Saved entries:
>>>
===== src/design/olsc_regs.svh =====
`ifndef OLSC_REGS_SVH
`define OLSC_REGS_SVH
`define OLSC_ADDR_CONTROL 8'h04
`define OLSC_ADDR_SCHED 8'h40
`define OLSC_FS_LO 6
`define OLSC_FS_HI 7
`define OLSC_BLE_BIT 5
`define OLSC_CLE_BIT 4
`define OLSC_IE_BIT 3
`define OLSC_PLE_BIT 2
`define OLSC_RATIO_HI 1
`define OLSC_RATIO_LO 0
`define OLSC_SWRST_BIT 0
`define OLSC_SOF_DELAY_US 1000
`define OLSC_CLK_MHZ 20
`define OLSC_SOF_DELAY_CYC (`OLSC_SOF_DELAY_US * `OLSC_CLK_MHZ)
`define OLSC_FRAME_CYC 20000
`define OLSC_RATIO_RST 2'h0
`define OLSC_HUB_RST_CYC 3'h7
`define OLSC_CNT_MAX 3'h4
`define OLSC_HSIZE_WORD 3'h2
`endif


===== src/design/olsc_pkg.sv =====
package olsc_pkg;
  typedef enum logic [1:0]
  {
    state_bus_reset = 2'b00,
    state_resuming = 2'b01,
    state_running = 2'b10,
    state_suspended = 2'b11
  } olsc_fs_type;
  typedef enum logic [1:0]
  {
    olsc_list_none,
    olsc_list_periodic,
    olsc_list_control,
    olsc_list_bulk
  } olsc_list_type;
endpackage


===== src/design/olsc_list_sched.sv =====
`timescale 1ns/100ps
`include "olsc_regs.svh"
// Behaviour
// - state codes: reset, resume, run, suspend
// - start-of-frame begins 1 ms after run
// - software reset enters suspend
// - hardware reset: reset state, hub, port reset
// - bulk enable acts next frame, sampled
// - bulk clear stops at once
// - control enable acts next frame, clear stops
// - control enable checked before each service
// - iso descriptor with enable: continue periodic
// - iso descriptor without enable: leave periodic
// - iso enable takes effect next frame
// - periodic enable and clear both act next frame
// - periodic enable checked before periodic start
// - ratio field gives 1:1 to 4:1
// - ratio vs control count picks control/bulk
// - control count kept across frames
module olsc_list_sched #(
  parameter int unsigned SOF_DELAY_CYC = `OLSC_SOF_DELAY_CYC,
  parameter int unsigned FRAME_CYC = `OLSC_FRAME_CYC
) (
  input wire logic hclk,
  input wire logic hresetn,
  input wire logic hsel,
  input wire logic [31:0] haddr,
  input wire logic [1:0] htrans,
  input wire logic hwrite,
  input wire logic [2:0] hsize,
  input wire logic [31:0] hwdata,
  input wire logic hready,
  output logic [31:0] hrdata,
  output logic hreadyout,
  output logic hresp,
  input wire logic resume_detect,
  input wire logic desc_req,
  input wire logic desc_iso,
  input wire logic desc_nonempty,
  input wire logic periodic_done,
  output logic [1:0] list_sel,
  output logic list_valid,
  output logic sof_out,
  output logic hub_reset,
  output logic port_reset
);

  // bus side
  logic wr_pend_r;
  logic rd_hit;
  logic word_acc;
  logic [7:0] addr_r;
  logic [1:0] fs_r;
  logic ble_r;
  logic cle_r;
  logic ie_r;
  logic ple_r;
  logic [1:0] ratio_r;
  logic [31:0] ctrl_word;
  logic [31:0] sched_word;
  // list side
  logic fr_ble_r;
  logic fr_cle_r;
  logic fr_ie_r;
  logic fr_ple_r;
  logic [2:0] ctrl_cnt_r;
  logic periodic_open_r;
  logic sof_pulse;
  logic resume_s1_r;
  logic resume_s2_r;
  logic sw_reset;
  logic ctrl_wr;
  logic running;
  logic periodic_ok;
  logic ctrl_ok;
  logic bulk_ok;
  logic ctrl_turn;
  logic [1:0] pick_nxt;
  logic [2:0] hw_rst_r;

  function automatic logic addr_is(input logic [7:0] a, input logic [7:0] ref_a);
    addr_is = (a == ref_a);
  endfunction

  // write data phase aimed at one register
  function automatic logic wr_to(input logic pend, input logic [7:0] a, input logic [7:0] ref_a);
    wr_to = pend && addr_is(a, ref_a);
  endfunction

  // address phase capture
  always_ff @(posedge hclk or negedge hresetn)
  begin
    if (!hresetn)
    begin
      wr_pend_r <= 1'b0;
      addr_r <= 8'h00;
    end
    else if (hready)
    begin
      wr_pend_r <= hsel && htrans[1] && hwrite && word_acc;
      addr_r <= haddr[7:0];
    end
  end

  assign word_acc = (hsize == `OLSC_HSIZE_WORD);
  assign rd_hit = hsel && htrans[1] && !hwrite && hready && word_acc;
  assign ctrl_wr = wr_to(wr_pend_r, addr_r, `OLSC_ADDR_CONTROL);
  assign sw_reset = wr_to(wr_pend_r, addr_r, `OLSC_ADDR_SCHED) && hwdata[`OLSC_SWRST_BIT];
  assign running = (fs_r == olsc_pkg::state_running);
  assign ctrl_word = {24'h00_0000, fs_r, ble_r, cle_r, ie_r, ple_r, ratio_r};
  assign sched_word = {25'h000_0000, ctrl_cnt_r, list_valid, 1'b0, list_sel};

  // bus answers: zero wait, always okay
  always_ff @(posedge hclk or negedge hresetn)
  begin
    if (!hresetn)
    begin
      hreadyout <= 1'b1;
      hresp <= 1'b0;
    end
    else
    begin
      hreadyout <= 1'b1;
      hresp <= 1'b0;
    end
  end

  // read data taken in the address phase
  always_ff @(posedge hclk or negedge hresetn)
  begin
    if (!hresetn)
      hrdata <= 32'h0000_0000;
    else if (rd_hit)
    begin
      if (addr_is(haddr[7:0], `OLSC_ADDR_CONTROL))
        hrdata <= ctrl_word;
      else if (addr_is(haddr[7:0], `OLSC_ADDR_SCHED))
        hrdata <= sched_word;
      else
        hrdata <= 32'h0000_0000;
    end
  end

  // resume pin synchroniser
  always_ff @(posedge hclk or negedge hresetn)
  begin
    if (!hresetn)
    begin
      resume_s1_r <= 1'b0;
      resume_s2_r <= 1'b0;
    end
    else
    begin
      resume_s1_r <= resume_detect;
      resume_s2_r <= resume_s1_r;
    end
  end

  // functional state
  always_ff @(posedge hclk or negedge hresetn)
  begin
    if (!hresetn)
      fs_r <= olsc_pkg::state_bus_reset;
    else if (sw_reset)
      fs_r <= olsc_pkg::state_suspended;
    else if (ctrl_wr)
      fs_r <= hwdata[`OLSC_FS_HI:`OLSC_FS_LO];
    else if (fs_r == olsc_pkg::state_suspended && resume_s2_r)
      fs_r <= olsc_pkg::state_resuming;
  end

  // list enable bits
  always_ff @(posedge hclk or negedge hresetn)
  begin
    if (!hresetn)
    begin
      ble_r <= 1'b0;
      cle_r <= 1'b0;
      ie_r <= 1'b0;
      ple_r <= 1'b0;
    end
    else if (ctrl_wr)
    begin
      ble_r <= hwdata[`OLSC_BLE_BIT];
      cle_r <= hwdata[`OLSC_CLE_BIT];
      ie_r <= hwdata[`OLSC_IE_BIT];
      ple_r <= hwdata[`OLSC_PLE_BIT];
    end
  end

  // service ratio, only software restores it after reset
  always_ff @(posedge hclk or negedge hresetn)
  begin
    if (!hresetn)
      ratio_r <= `OLSC_RATIO_RST;
    else if (ctrl_wr)
      ratio_r <= hwdata[`OLSC_RATIO_HI:`OLSC_RATIO_LO];
  end

  // hub reset span after hardware reset
  always_ff @(posedge hclk or negedge hresetn)
  begin
    if (!hresetn)
      hw_rst_r <= 3'h0;
    else if (hw_rst_r != `OLSC_HUB_RST_CYC)
      hw_rst_r <= hw_rst_r + 3'h1;
  end

  // hub first, then ports while in reset state
  always_ff @(posedge hclk or negedge hresetn)
  begin
    if (!hresetn)
    begin
      hub_reset <= 1'b1;
      port_reset <= 1'b0;
    end
    else
    begin
      hub_reset <= (hw_rst_r != `OLSC_HUB_RST_CYC);
      port_reset <= (hw_rst_r == `OLSC_HUB_RST_CYC)
        && (fs_r == olsc_pkg::state_bus_reset);
    end
  end

  // start-of-frame timing
  olsc_sof_timer #(
    .START_CYC(SOF_DELAY_CYC),
    .FRAME_CYC(FRAME_CYC)
  ) u_sof (
    .hclk(hclk),
    .hresetn(hresetn),
    .running(running),
    .sof_pulse(sof_pulse)
  );

  // start-of-frame pin
  always_ff @(posedge hclk or negedge hresetn)
  begin
    if (!hresetn)
      sof_out <= 1'b0;
    else
      sof_out <= sof_pulse;
  end

  // bulk enable of this frame, dropped at once when cleared
  always_ff @(posedge hclk or negedge hresetn)
  begin
    if (!hresetn)
      fr_ble_r <= 1'b0;
    else if (sof_pulse)
      fr_ble_r <= ble_r;
    else
      fr_ble_r <= fr_ble_r && ble_r;
  end

  // control enable of this frame, dropped at once when cleared
  always_ff @(posedge hclk or negedge hresetn)
  begin
    if (!hresetn)
      fr_cle_r <= 1'b0;
    else if (sof_pulse)
      fr_cle_r <= cle_r;
    else
      fr_cle_r <= fr_cle_r && cle_r;
  end

  // iso enable only moves at frame start
  always_ff @(posedge hclk or negedge hresetn)
  begin
    if (!hresetn)
      fr_ie_r <= 1'b0;
    else if (sof_pulse)
      fr_ie_r <= ie_r;
  end

  // periodic enable only moves at frame start
  always_ff @(posedge hclk or negedge hresetn)
  begin
    if (!hresetn)
      fr_ple_r <= 1'b0;
    else if (sof_pulse)
      fr_ple_r <= ple_r;
  end

  // periodic phase of each frame
  always_ff @(posedge hclk or negedge hresetn)
  begin
    if (!hresetn)
      periodic_open_r <= 1'b0;
    else if (sof_pulse)
      periodic_open_r <= ple_r;
    else if (periodic_done)
      periodic_open_r <= 1'b0;
    else if (desc_req && periodic_open_r && desc_iso && !fr_ie_r)
      periodic_open_r <= 1'b0;
  end

  // list eligibility for this pick
  assign periodic_ok = periodic_open_r && fr_ple_r && !(desc_iso && !fr_ie_r);
  assign ctrl_ok = fr_cle_r && cle_r;
  assign bulk_ok = fr_ble_r && ble_r;
  assign ctrl_turn = (ctrl_cnt_r <= {1'b0, ratio_r});

  // pick next list
  always_comb
  begin
    pick_nxt = olsc_pkg::olsc_list_none;
    if (periodic_ok)
      pick_nxt = olsc_pkg::olsc_list_periodic;
    else if (ctrl_ok && (ctrl_turn || !bulk_ok))
      pick_nxt = olsc_pkg::olsc_list_control;
    else if (bulk_ok)
      pick_nxt = olsc_pkg::olsc_list_bulk;
  end

  // chosen list, held until the next request
  always_ff @(posedge hclk or negedge hresetn)
  begin
    if (!hresetn)
      list_sel <= olsc_pkg::olsc_list_none;
    else if (desc_req)
      list_sel <= pick_nxt;
  end

  // one-cycle answer, only while running
  always_ff @(posedge hclk or negedge hresetn)
  begin
    if (!hresetn)
      list_valid <= 1'b0;
    else
      list_valid <= desc_req && (pick_nxt != olsc_pkg::olsc_list_none)
        && running;
  end

  // control descriptor count, kept over frames
  always_ff @(posedge hclk or negedge hresetn)
  begin
    if (!hresetn)
      ctrl_cnt_r <= 3'h0;
    else if (list_valid && list_sel == olsc_pkg::olsc_list_bulk)
      ctrl_cnt_r <= 3'h0;
    else if (list_valid && list_sel == olsc_pkg::olsc_list_control && desc_nonempty)
      ctrl_cnt_r <= (ctrl_cnt_r == `OLSC_CNT_MAX) ? ctrl_cnt_r : ctrl_cnt_r + 3'h1;
  end
endmodule // olsc_list_sched


===== src/design/olsc_sof_timer.sv =====
`timescale 1ns/100ps
`include "olsc_regs.svh"
module olsc_sof_timer #(
  parameter int unsigned START_CYC = `OLSC_SOF_DELAY_CYC,
  parameter int unsigned FRAME_CYC = `OLSC_FRAME_CYC
) (
  input wire logic hclk,
  input wire logic hresetn,
  input wire logic running,
  output logic sof_pulse
);
  logic [15:0] cnt_r;
  logic started_r;
  // start delay then frame-periodic start-of-frame
  always_ff @(posedge hclk or negedge hresetn)
  begin
    if (!hresetn)
    begin
      cnt_r <= 16'h0000;
      started_r <= 1'b0;
      sof_pulse <= 1'b0;
    end
    else if (!running)
    begin
      cnt_r <= 16'h0000;
      started_r <= 1'b0;
      sof_pulse <= 1'b0;
    end
    else if (cnt_r == 16'((started_r ? FRAME_CYC : START_CYC) - 1))
    begin
      cnt_r <= 16'h0000;
      started_r <= 1'b1;
      sof_pulse <= 1'b1;
    end
    else
    begin
      cnt_r <= cnt_r + 16'h0001;
      sof_pulse <= 1'b0;
    end
  end
endmodule // olsc_sof_timer


===== config.mk =====
export PLATFORM = sky130hd
export DESIGN_NAME = olsc_list_sched
export DESIGN_NICKNAME = d
export VERILOG_FILES = /design/src/design/olsc_pkg.sv /design/src/design/olsc_list_sched.sv /design/src/design/olsc_sof_timer.sv
export VERILOG_INCLUDE_DIRS = /design/src /design/src/design
export SDC_FILE = /design/constraint.sdc
export NUM_CORES = 1
export LEC_CHECK = 0
export ABC_CLOCK_PERIOD_IN_PS = 1940
export BUFFER_PORTS_ARGS = -buffer_cell sky130_fd_sc_hd__buf_2
export CAP_MARGIN = 10
export CORE_MARGIN = 5
export CORE_UTILIZATION = 49
export DETAILED_ROUTE_END_ITERATION = 10
export PLACE_DENSITY_LB_ADDON = 0.1
export SYNTH_ARGS = -nofsm -noshare
export SYNTH_HDL_FRONTEND = slang
export SYNTH_HIERARCHICAL = 1
export SYNTH_SLANG_ARGS = --single-unit

===== constraint.sdc =====
create_clock -name hclk -period 1.94 [get_ports hclk]
set_clock_uncertainty 0.1 [all_clocks]
set_input_delay 0.194 -clock hclk [delete_from_list [all_inputs] [get_ports hclk]]
set_output_delay 0.194 -clock hclk [all_outputs]
set_load 0.02 [all_outputs]

=== Word-level counts from Yosys, hierarchy flattened ===
Index checks and enable logic that the tools add are counted.

* Add/sub/neg operators: 3
* Magnitude comparators: 1
* Equality and inequality tests: 14
* Multiplexer cells: 20
* Reduce and logical (&&, ||, !) cells: 36

{| class="wikitable"
|+ Operators by type and width
! operator !! number
|-
| two-way mux 16 bit || 2
|-
| two-way mux 32 bit || 1
|-
| logical AND 1 bit || 25
|-
| adder 16 x 1 -> 16 bit, second input constant || 1
|-
| == test 16 x 15 -> 1 bit, second input constant || 1
|-
| == test 8 x 3 -> 1 bit, second input constant || 2
|-
| == test 8 x 7 -> 1 bit, second input constant || 2
|-
| two-way mux 2 bit || 6
|-
| two-way mux 3 bit || 3
|-
| == test 2 bit, second input constant || 4
|-
| two-way mux 1 bit || 7
|-
| two-way mux 7 bit || 1
|-
| adder 3 x 1 -> 3 bit, second input constant || 2
|-
| == test 3 bit, second input constant || 2
|-
| nonzero test 3 bit || 2
|-
| logical NOT 1 bit || 4
|-
| nonzero test 2 bit || 2
|-
| == test 3 x 2 -> 1 bit, second input constant || 1
|-
| less-or-equal comparator 3 x 2 -> 1 bit || 1
|-
| inequality test 3 bit, second input constant || 1
|-
| logical NOT 2 bit || 1
|-
| inequality test 2 bit, second input constant || 1
|-
| AND reduction 2 bit || 1
|-
| logical OR 1 bit || 1
|}

* Register bits: 85
* Input port bits: 79
* Output and inout port bits: 40
* Word-level logic and storage cells: 99

=== Logic depth before layout (Yosys ltp) ===
Gate-level depths: netlist of run 1.

* Depth in word-level cells: 9
* Gate-level depth with buffers: 7
* Depth with buffers taken out: 6

=== Cells and area by module ===
The synthesis of run 1 kept the hierarchy.

{| class="wikitable"
|+ Modules (own cells, without submodules)
! module !! times used !! cells an instance !! area each (µm²) !! sequential area each (µm²)
|-
| olsc_list_sched || 1 || 176 || 2132.0 || 1102.3
|-
| olsc_sof_timer || 1 || 84 || 870.8 || 425.4
|}

=== Worst setup path before layout of run 1 ===
OpenSTA, ideal clock, no wires.

* Kind: register -> register
* From: reg u_sof.cnt_r[0]
* To: reg u_sof.cnt_r[8]
* Library setup time: 119 ps
* Arrival time: 1574 ps
* Data required time: 1721 ps
* Setup slack: 147 ps
* Cell stages (with the launch flop): 7
* Path buffers: 1
* Period minus slack after synthesis: 1793 ps
* Cells stage by stage: dfrtp_1 > ha_1 > nand4_2 > or3_4 > o21ai_4 > buf_8 > nor2_2

* Longest elaborated chain between the ends: 3
* Elaborated cells between the ends (all ways): 4
* Those cells by class: add/sub (1); eq/ne (1); mux (2)

{| class="wikitable"
|+ RTL lines
! what !! line !! source
|-
| start: declaration || olsc_sof_timer.sv:12 || <nowiki>logic [15:0] cnt_r;</nowiki>
|-
| start signal: assignment || olsc_sof_timer.sv:37 || <nowiki>cnt_r <= cnt_r + 16'h0001;</nowiki>
|-
| adder 16 x 1 -> 16 bit or == test 16 x 15 -> 1 bit (tied branches) || olsc_sof_timer.sv:37, olsc_sof_timer.sv:29 ||
|-
| two-way mux 16 bit (*) || olsc_sof_timer.sv:29 || <nowiki>else if (cnt_r == 16'((started_r ? FRAME_CYC : START_CYC) - 1))</nowiki>
|-
| two-way mux 16 bit (*) || olsc_sof_timer.sv:23 || <nowiki>else if (!running)</nowiki>
|}

Mark *: on every way between the ends. The rest lies on a longest branch, timed or not.
A chain may end at the register's enable or synchronous reset.

=== Worst setup path in the final report of run 1 ===
* From: in haddr[7]
* To: reg hrdata[0]

* Longest elaborated chain between the ends: 3
* Elaborated cells between the ends (all ways): 4
* Those cells by class: eq/ne (2); mux (2)

{| class="wikitable"
|+ RTL lines
! what !! line !! source
|-
| start: declaration || olsc_list_sched.sv:27 || <nowiki>input wire logic [31:0] haddr,</nowiki>
|-
| == test 8 x 7 -> 1 bit || olsc_list_sched.sv:82 || <nowiki>addr_is = (a == ref_a);</nowiki>
|-
| two-way mux 7 bit || olsc_list_sched.sv:137 || <nowiki>else if (addr_is(haddr[7:0], `OLSC_ADDR_SCHED))</nowiki>
|-
| two-way mux 32 bit (*) || olsc_list_sched.sv:135 || <nowiki>if (addr_is(haddr[7:0], `OLSC_ADDR_CONTROL))</nowiki>
|-
| end signal: assignment || olsc_list_sched.sv:136 || <nowiki>hrdata <= ctrl_word;</nowiki>
|-
| end signal: assignment || olsc_list_sched.sv:138 || <nowiki>hrdata <= sched_word;</nowiki>
|-
| end: declaration || olsc_list_sched.sv:33 || <nowiki>output logic [31:0] hrdata,</nowiki>
|}

Marks and branches as above.

==> results.md, run 1 <==
- Fmax: 556 MHz
- CP bufs+invs: 2
- Endpoints failing setup: 0
- Clk network pwr share: 42.1%
- Seq/Total Area, Yosys: roughly half
- Period utilisation layout: 92.6%
- EDFF count, synth: 0
- Data required, critical path: roughly 2100 ps
- Critical Path AT: a little under 2000 ps
- Via density: ~5.0
- CTS tree: built
- Post-synthesis cell area: roughly 3000 µm²
- Status: finished, final reports clean
- Peak supply drop: ~0.47 mV
- # DRC: 0
- Routed WL: about 6 mm
- Int Power: 2.01 mW
- Comb pwr share: around 7.3%
- Slew Limit Fails: 0
- Total negative slack: 0 ps
- Synth unique cells: between 50 and 60
- Crit path kind: in2reg
- Sequential power share: between 50% and 60%
- CTS buffer count: 9
- Area Growth Syn to Fin: 20.0%
- DRT iter0 DRCs: 74
- WL/cell: 14.3 µm
- Min-delay src: haddr[5]
- Die area: roughly 8000 µm²
- Post-route insts no fill: ~410
- IO Pins: 119
- H-Tree Depth: 3
- YS warnings: 6
- CP top delay family: simple AND/OR/NAND/NOR gates
- CTS max path bufs: 2
- Placed insts: around 380
- Die Height: approximately 88 µm
- Syn_area_per_cell: 11.5 µm²
- Hold Worst Slack: between 20 and 25 ps
- CP max stage cell: dlygate4sd3_1
- Worst stage delay on the critical path: ~530 ps
- Origin of the worst setup path: haddr[7]
- Worst R2R Start: u_sof/cnt_r[1]
- MaxCap Viol Count: 0
- Clk_lat worst skew: 330 ps
- CORE AREA: 5960 µm²
- Minimum clock period: around 1800 ps
- RSZ-0062 raised after global routing: no
- Final Hold Viols: 0
- Post-synth top flop: dfrtp_1
- Setup Fix Bufs, Post-CTS: 0
- GPL Wtd Cong: 0.850
- Leakage: between 1.5 and 2 nW
- Pwr Density: between 700 and 800 nW/µm²
- Startpoint type of the worst setup path: primary input
- Syn Inst Count: 260
- Largest net degree at the start of global routing: 29
- Detailed placement HPWL: approximately 4.3 mm
- Slew @ Worst Pin: about 540 ps
- Num Clock Sinks: about 60
- Final #Nets: 418
- Worst Hold Path Cells: 2
- #FFs+latches synth: between 60 and 70
- Critical Path, Cell by Cell: dlygate4sd3_1 > buf_2 > or4_1 > nor3_2 > and4bb_2 > a221o_2
- Slew margin rel.: between 60% and 70%
- HP Class: in2reg
- Number of global-route vias before repair: approximately 2.0k
- I/O Buffers: 43
- R2r worst-path depth: 6
- FILL cells: 525
- Global-route wire length before repair: between 9 and 10 mm
- Ys async rst share: 100%
- Grt ovf: 0
- Row count: 28
- Crit Path Max Fanout: 8
- Initial antenna violation count: 0
- Setup crit end kind: register
- 1st-pass router iterations: 4
- RR Endpoint: u_sof/cnt_r[15]
- NetSw: around 0.61 mW
- Reg2reg setup slack: roughly 180 ps
- Starting density of the core: around half
- Vias post-DR: just over 2k
- Diodes inserted: 0
- Total GRT Usage: between 10% and 20%
- Hold worst-path end: addr_r[5]
- Clock transition at path regs: roughly 60 ps
- Ratio of cells with drive above 1 in the final layout: 33.2%
- Post-route ant nets: 0
- Sw frac: between 20% and 30%
- Clk root buf: clkbuf_8
- DIE WIDTH: between 80 and 90 µm
-- power by group through the flow --
stage	clock network [mW]	logic, mW	registers, mW
after detailed placement	0	0.167	1.35
after global placement	0	0.165	1.35
after floorplan	0	0.131	1.34
after global routing	1.20	0.211	1.33
after CTS	1.14	0.190	1.32
final	1.10	0.190	1.32
-- worst reg2reg max path, stage by stage, from the launching register on --
cell and delay [ps]:
dfrtp_1 390, ha_1 230, nand4_2 130, or3_4 420, o21ai_4 150, buf_12 160
a21oi_1 50
-- cell usage after synthesis (2+ instances only) --
cell type | n | area share, %
and2_1 | 2 | 0.42
nand4_1 | 3 | 0.63
a221o_1 | 2 | 0.67
ha_1 | 7 | 2.9
a22o_1 | 2 | 0.58
and3_1 | 2 | 0.42
a21oi_1 | 5 | 0.83
or4b_1 | 2 | 0.67
buf_4 | 26 | 6.5
mux2_2 | 18 | 6.7
nor2b_1 | 2 | 0.42
nor3_1 | 7 | 1.2
buf_6 | 2 | 0.75
xnor2_1 | 13 | 3.8
a221o_2 | 6 | 2.2
nand3_1 | 7 | 1.2
xor2_1 | 3 | 0.88
conb_1 | 2 | 0.25
o21a_1 | 2 | 0.50
dfrtp_1 | 60 | 50
nor2_2 | 10 | 2.1
nor2_1 | 12 | 1.5
or2_2 | 2 | 0.42
inv_1 | 12 | 1.5
nand2_1 | 15 | 1.9
nor4_1 | 5 | 1.0
a31oi_1 | 2 | 0.42
and2_0 | 6 | 1.3
-- cells by family after synthesis --
| group | synth area share, % |
|---|---|
| flops | 50.9 |
| mux | 6.75 |
| compound gates | 7.46 |
| fa+ha+maj | 2.92 |
| buf+inv | 9.42 |
| xor+xnor | 4.67 |
| other cells | 0.250 |
| simple gates | 17.7 |
-- worst max path at each step --
stage | to | slack [ps] | cells past startpoint
3_5_place_dp | hrdata[6] | 30 | 5
5_1_grt | hrdata[0] | 50 | 6
3_3_place_gp | hrdata[3] | 20 | 5
4_1_cts | hrdata[0] | 40 | 6
2_1_floorplan | u_sof/cnt_r[8] | 150 | 6
6_report | hrdata[0] | 140 | 6
-- layout by cell type, fill, tap and decap left out, drive strengths merged, types with 2 or more instances in the layout --
cell type and instances:
nand4b 2, a21oi 5, nor2b 2, nor4 5
nor3 8, a22o 2, a221o 8, inv 12
and4bb 2, ha 7, or2 2, xor2 3
nor2 22, and3 2, dfrtp 60, conb 26
nand3 8, dlygate4sd3 15, nand4 4, or4b 2
xnor2 13, clkinv 2, mux2 18, buf 52
o21a 2, a31oi 2, clkbuf 12, nand2 15
and2 8, o21ai 2
-- sequential cells by signal (all words and copies together) (netlist names), 2 cells and up --
| register | count |
|---|---|
| addr_r | 8 |
| ctrl_cnt_r | 3 |
| fs_r | 2 |
| hrdata | 8 |
| hw_rst_r | 3 |
| list_sel | 2 |
| ratio_r | 2 |
| u_sof/cnt_r | 16 |
-- per-stage QoR --
stage,utilization (%),cell area (µm²),power (mW),setup WS [ps]
6_report,60.5,3600,2.61,143
5_1_grt,60.5,3600,2.73,50.8
4_1_cts,60.4,3600,2.65,42.4
3_5_place_dp,54.7,3260,1.51,30.7
3_3_place_gp,54.7,3260,1.51,23.9
2_1_floorplan,-,3090,1.47,147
<<<
TASK REQUIREMENTS: In your reply, restate exactly the lines from the start of the records above through the line holding "parameter int unsigned SOF_DELAY_CYC", including both, and nothing else.

WRITTEN RESPONSE:
===== src/design/olsc_regs.svh =====
`ifndef OLSC_REGS_SVH
`define OLSC_REGS_SVH
`define OLSC_ADDR_CONTROL 8'h04
`define OLSC_ADDR_SCHED 8'h40
`define OLSC_FS_LO 6
`define OLSC_FS_HI 7
`define OLSC_BLE_BIT 5
`define OLSC_CLE_BIT 4
`define OLSC_IE_BIT 3
`define OLSC_PLE_BIT 2
`define OLSC_RATIO_HI 1
`define OLSC_RATIO_LO 0
`define OLSC_SWRST_BIT 0
`define OLSC_SOF_DELAY_US 1000
`define OLSC_CLK_MHZ 20
`define OLSC_SOF_DELAY_CYC (`OLSC_SOF_DELAY_US * `OLSC_CLK_MHZ)
`define OLSC_FRAME_CYC 20000
`define OLSC_RATIO_RST 2'h0
`define OLSC_HUB_RST_CYC 3'h7
`define OLSC_CNT_MAX 3'h4
`define OLSC_HSIZE_WORD 3'h2
`endif


===== src/design/olsc_pkg.sv =====
package olsc_pkg;
  typedef enum logic [1:0]
  {
    state_bus_reset = 2'b00,
    state_resuming = 2'b01,
    state_running = 2'b10,
    state_suspended = 2'b11
  } olsc_fs_type;
  typedef enum logic [1:0]
  {
    olsc_list_none,
    olsc_list_periodic,
    olsc_list_control,
    olsc_list_bulk
  } olsc_list_type;
endpackage


===== src/design/olsc_list_sched.sv =====
`timescale 1ns/100ps
`include "olsc_regs.svh"
// Behaviour
// - state codes: reset, resume, run, suspend
// - start-of-frame begins 1 ms after run
// - software reset enters suspend
// - hardware reset: reset state, hub, port reset
// - bulk enable acts next frame, sampled
// - bulk clear stops at once
// - control enable acts next frame, clear stops
// - control enable checked before each service
// - iso descriptor with enable: continue periodic
// - iso descriptor without enable: leave periodic
// - iso enable takes effect next frame
// - periodic enable and clear both act next frame
// - periodic enable checked before periodic start
// - ratio field gives 1:1 to 4:1
// - ratio vs control count picks control/bulk
// - control count kept across frames
module olsc_list_sched #(
  parameter int unsigned SOF_DELAY_CYC = `OLSC_SOF_DELAY_CYC,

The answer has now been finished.